以喹诺酮类药物左氧氟沙星为原料,对其进行结构改造,在左氧氟沙星C-3位羧基上引入噻二唑类组蛋白去乙酰化酶抑制剂(histone deacetylase inhibitor,HDACi)单元,合成了18个新化合物,其结构均经过~1H NMR、~13C NMR和HR-MS进行确证。采用了组蛋白去乙酰化酶(HDACs)试剂盒和CCK8试剂盒测试了目标缀合物的HDACs抑制活性和体外抗肿瘤活性。初步的生物活性测试结果表明,所合成的左氧氟沙星-HDACi缀合物均展现出了较强的HDACs抑制活性,其中肟酸类缀合物对HDACs的抑制活性强于羧酸类和苯甲酰胺类缀合物,尤其是缀合物5d对HDAC1(IC_(50)=0.031±0.011μmol·L^(-1))和HDAC6(IC_(50)=0.019±0.006μmol·L^(-1))的抑制活性最强,强于阳性药物伏立诺他(SAHA);通过分子对接研究发现,缀合物5d除了肟酸基团与HDACs活性口袋底部的氨基酸残基和锌离子相互作用外,其噻二唑基团在HDAC6中还能与氨基酸残基F679形成氢键;在体外抗肿瘤活性中,这些缀合物对SW620、MGC-803、PC-3、NCIH460、MCF-7和Hep G2 6种肿瘤细胞均有较强的抑制作用,其中缀合物5d对肿瘤细胞MGC-803(IC_(50)=0.7±0.05μmol·L^(-1))、NCIH460(IC_(50)=2.3±0.421μmol·L^(-1))、MCF-7(IC_(50)=1.6±0.56μmol·L^(-1))和Hep G2(IC_(50)=3.9±0.26μmol·L^(-1))抑制活性是阳性药物SAHA的3.1倍以上。此外,缀合物对正常的胃黏膜上皮细胞GES^(-1)基本没有毒性,而SAHA却表现出了一定的毒性。
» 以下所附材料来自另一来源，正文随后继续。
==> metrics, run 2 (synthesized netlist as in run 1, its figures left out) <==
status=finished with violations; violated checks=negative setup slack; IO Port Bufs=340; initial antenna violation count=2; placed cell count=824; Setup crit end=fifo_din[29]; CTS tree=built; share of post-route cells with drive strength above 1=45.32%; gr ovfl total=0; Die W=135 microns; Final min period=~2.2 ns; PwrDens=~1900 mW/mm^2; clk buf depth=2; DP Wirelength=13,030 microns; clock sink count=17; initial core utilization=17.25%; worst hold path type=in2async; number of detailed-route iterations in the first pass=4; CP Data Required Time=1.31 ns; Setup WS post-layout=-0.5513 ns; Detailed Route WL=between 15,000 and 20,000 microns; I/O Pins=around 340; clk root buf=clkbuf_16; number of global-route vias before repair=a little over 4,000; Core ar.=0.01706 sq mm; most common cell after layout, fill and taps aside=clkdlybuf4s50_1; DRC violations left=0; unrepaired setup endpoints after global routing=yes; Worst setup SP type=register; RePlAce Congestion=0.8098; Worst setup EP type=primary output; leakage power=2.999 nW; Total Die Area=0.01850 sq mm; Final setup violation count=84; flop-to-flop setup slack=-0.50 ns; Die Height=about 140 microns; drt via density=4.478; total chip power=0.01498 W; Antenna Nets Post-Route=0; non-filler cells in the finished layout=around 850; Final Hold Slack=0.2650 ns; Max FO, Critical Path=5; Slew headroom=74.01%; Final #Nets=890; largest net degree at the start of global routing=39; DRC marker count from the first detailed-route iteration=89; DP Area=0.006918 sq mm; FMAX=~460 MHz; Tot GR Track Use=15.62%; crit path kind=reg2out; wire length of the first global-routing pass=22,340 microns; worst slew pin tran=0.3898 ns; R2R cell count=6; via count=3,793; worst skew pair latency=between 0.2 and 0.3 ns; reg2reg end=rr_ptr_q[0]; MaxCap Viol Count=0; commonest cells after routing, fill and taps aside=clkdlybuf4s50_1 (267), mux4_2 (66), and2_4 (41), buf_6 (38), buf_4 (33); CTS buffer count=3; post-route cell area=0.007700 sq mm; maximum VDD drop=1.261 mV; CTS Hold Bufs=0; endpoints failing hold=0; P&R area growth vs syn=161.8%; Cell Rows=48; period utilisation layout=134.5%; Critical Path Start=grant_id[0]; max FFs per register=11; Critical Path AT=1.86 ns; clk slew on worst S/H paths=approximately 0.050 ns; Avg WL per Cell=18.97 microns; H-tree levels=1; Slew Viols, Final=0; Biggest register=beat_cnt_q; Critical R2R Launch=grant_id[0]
$ cat src/rtl/hazard_pkg.sv
// hazard_pkg: shared constants, MUL/DIV tracker state type and register-index width helper
package hazard_pkg;
  localparam logic [1:0] FWD_RF = 2'b00;
  localparam logic [1:0] FWD_M  = 2'b10;
  localparam logic [1:0] FWD_W  = 2'b01;
  typedef enum logic {MD_IDLE, MD_BUSY} md_state_t;
  function automatic int reg_aw(input int n);
    return (n > 1) ? $clog2(n) : 1;
  endfunction
endpackage

$ cat src/rtl/md_tracker.sv
// md_tracker: MUL/DIV busy FSM, latency counter, result destination and pending-register scoreboard
module md_tracker import hazard_pkg::*; #(
  parameter int NREG = 32,
  parameter int MD_LAT = 4,
  localparam int REG_AW = reg_aw(NREG)
) (
  input  logic              clk,
  input  logic              reset,
  input  logic              i_md_start_e,
  input  logic [REG_AW-1:0] i_rd_e,
  output logic              o_busy,
  output logic              o_md_write,
  output logic [REG_AW-1:0] o_md_rd,
  output logic [NREG-1:0]   o_pending
);
  localparam int CW = $clog2(MD_LAT) + 1;
  md_state_t         r_state, w_state_n;
  logic [CW-1:0]     r_cnt, w_cnt_n;
  logic              r_md_write, w_md_write_n;
  logic [REG_AW-1:0] r_md_rd, w_md_rd_n;
  logic [NREG-1:0]   r_pending, w_pending_n, w_clr, w_set;
  logic              w_accept;
  // A new issue is taken when idle or in the write-back cycle, which frees the unit at its closing edge
  always_comb begin
    w_accept     = i_md_start_e & ((r_state == MD_IDLE) | r_md_write);
    w_state_n    = w_accept ? MD_BUSY : (r_md_write ? MD_IDLE : r_state);
    w_cnt_n      = w_accept ? CW'(MD_LAT - 1) : ((r_state == MD_BUSY && r_cnt != '0) ? r_cnt - 1'b1 : r_cnt);
    w_md_write_n = (r_state == MD_BUSY) & (r_cnt == CW'(1));
    w_md_rd_n    = w_accept ? i_rd_e : r_md_rd;
    w_clr        = r_md_write ? (NREG'(1) << r_md_rd) : '0;
    w_set        = (w_accept && i_rd_e != '0) ? (NREG'(1) << i_rd_e) : '0;
    w_pending_n  = (r_pending & ~w_clr) | w_set;
  end
  // State register; reset drops any in-flight operation so no write appears after release
  always_ff @(posedge clk or posedge reset) begin
    if (reset) begin
      r_state    <= MD_IDLE;
      r_cnt      <= '0;
      r_md_write <= 1'b0;
      r_md_rd    <= '0;
      r_pending  <= '0;
    end else begin
      r_state    <= w_state_n;
      r_cnt      <= w_cnt_n;
      r_md_write <= w_md_write_n;
      r_md_rd    <= w_md_rd_n;
      r_pending  <= w_pending_n;
    end
  end
  assign o_busy     = r_state == MD_BUSY;
  assign o_md_write = r_md_write;
  assign o_md_rd    = r_md_rd;
  assign o_pending  = r_pending;
endmodule
File: config.mk
export PLATFORM = sky130hd
export DESIGN_NAME = wb_stage_flat
export DESIGN_NICKNAME = d
export VERILOG_FILES = /design/src/rtl/wb_pkg.sv /design/src/rtl/wb_stage_if.sv /design/src/rtl/wb_stage_load_align.sv /design/src/rtl/wb_stage.sv /design/src/flat_wrapper.sv
export SDC_FILE = /design/constraint.sdc
export NUM_CORES = 1
export LEC_CHECK = 0
export CORE_MARGIN = 5
export CORE_UTILIZATION = 36
export CTS_CLUSTER_DIAMETER = 120
export CTS_CLUSTER_SIZE = 8
export DETAILED_ROUTE_END_ITERATION = 8
export PLACE_DENSITY = 0.73
export SLEW_MARGIN = 20
export SYNTH_ARGS = -nofsm -noshare
export SYNTH_HDL_FRONTEND = slang
export SYNTH_SLANG_ARGS = --single-unit
File: constraint.sdc
create_clock -name i_clk -period 2.4 [get_ports i_clk]
set_input_delay 0.72 -clock i_clk [delete_from_list [all_inputs] [get_ports i_clk]]
set_output_delay 0.72 -clock i_clk [all_outputs]
set_load 0.01 [all_outputs]
File: src/rtl/wb_pkg.sv
// Shared types and constants for the write-back stage.
package wb_pkg;

    typedef enum logic [1:0] {
        RES_ALU  = 2'b00,
        RES_LOAD = 2'b01,
        RES_PC4  = 2'b10
    } result_sel_e;

    localparam logic [2:0] F3_LB  = 3'b000;
    localparam logic [2:0] F3_LH  = 3'b001;
    localparam logic [2:0] F3_LW  = 3'b010;
    localparam logic [2:0] F3_LBU = 3'b100;
    localparam logic [2:0] F3_LHU = 3'b101;

    typedef enum logic {
        IDLE      = 1'b0,
        WAIT_LOAD = 1'b1
    } wb_state_e;

endpackage

File: src/rtl/wb_stage_if.sv
// Memory-stage handshake, data-memory response and register-file write bus of wb_stage.
// The o_fwd_* bypass signals exist only when WB_FWD_EN is defined.
interface wb_stage_if #(
    parameter int DATA_WIDTH     = 32,
    parameter int REG_FILE_DEPTH = 32,
    parameter int REG_FILE_ADDR  = $clog2(REG_FILE_DEPTH)
);
    logic                     i_MEM_valid;
    logic                     o_MEM_ready;
    logic                     i_MEM_wb_en;
    logic [REG_FILE_ADDR-1:0] i_MEM_dst_reg;
    logic [1:0]               i_MEM_result_sel;
    logic [DATA_WIDTH-1:0]    i_MEM_alu_result;
    logic [DATA_WIDTH-1:0]    i_MEM_pc_plus4;
    logic [2:0]               i_MEM_funct3;
    logic [1:0]               i_MEM_addr_lo;
    logic                     i_dmem_rvalid;
    logic [DATA_WIDTH-1:0]    i_dmem_rdata;
    logic [DATA_WIDTH-1:0]    o_WB_result;
    logic [REG_FILE_ADDR-1:0] o_WB_addr;
    logic                     o_ctrl_WB_en;
    logic                     o_stall;
    logic [31:0]              o_retire_count;
    logic [15:0]              o_load_wait_cycles;
`ifdef WB_FWD_EN
    logic                     o_fwd_valid;
    logic [REG_FILE_ADDR-1:0] o_fwd_addr;
    logic [DATA_WIDTH-1:0]    o_fwd_data;
`endif

    modport master (
        output i_MEM_valid, i_MEM_wb_en, i_MEM_dst_reg, i_MEM_result_sel,
               i_MEM_alu_result, i_MEM_pc_plus4, i_MEM_funct3, i_MEM_addr_lo,
               i_dmem_rvalid, i_dmem_rdata,
        input  o_MEM_ready, o_WB_result, o_WB_addr, o_ctrl_WB_en, o_stall,
               o_retire_count, o_load_wait_cycles
`ifdef WB_FWD_EN
        , input o_fwd_valid, o_fwd_addr, o_fwd_data
`endif
    );

    modport slave (
        input  i_MEM_valid, i_MEM_wb_en, i_MEM_dst_reg, i_MEM_result_sel,
               i_MEM_alu_result, i_MEM_pc_plus4, i_MEM_funct3, i_MEM_addr_lo,
               i_dmem_rvalid, i_dmem_rdata,
        output o_MEM_ready, o_WB_result, o_WB_addr, o_ctrl_WB_en, o_stall,
               o_retire_count, o_load_wait_cycles
`ifdef WB_FWD_EN
        , output o_fwd_valid, o_fwd_addr, o_fwd_data
`endif
    );
endinterface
Eighteen novel levofloxacin-thiadiazole HDACi conjugates were designed and synthesized from levofloxacin. The chemical structures of all conjugates were confirmed by ^1HNMR, ^3CNMR and HR-MS spectra. The inhibitory activities of new conjugates were evaluated in an assay with a HDACs reagent kit, and their anti-tumor activities were tested in CCK-8 assay. The results showed that these new conjugates displayed potent inhibitory activity against HDACs, and the hydroxamate conjugates exhibited more potent activity than carboxylic acid and benzamide derivatives. Specifically, conjugate 5d exhibited the most potent anti-HDAC1 （IC50=0.031 ±0.011 μmol·L^- 1） and HDAC6 （IC50=0.019±0.006 μmol·L^- 1） activities, which was more potent than SAHA. Molecular docking studies suggest that the hydroxamate group of conjugate 5d was deeply inserted into the active site to interact with the residues in coordination with the zinc ion. Additionally,the thiadiazole group of conjugate 5d also engaged in hydrogen bonding with F679 in HDAC6, which had been linked to the selectivity of the HDAC isoforms. Moreover, these conjugates displayed significant antiproliferative effects on SW620, MGC-803, PC-3, NCIH460, MCF-7 and HepG2 cells, in particular, conjugate 5d showed the greatest potency against MGC-803 （IC50 = 0.7 ± 0.05 μmol·L^- 1）, NCIH460 （IC50 = 2.3 ± 0.421 μmol·L^- 1）, MCF-7 （IC50= 1.6±0.56 μmol·L^- 1） and HepG2 （IC50=3.9±0.26 μmol·L^- 1）, which was 〉3-fold more potent than SAHA. Additionally, all conjugates were nontoxic to health GES-1 cells, while SAHA showed some toxicity.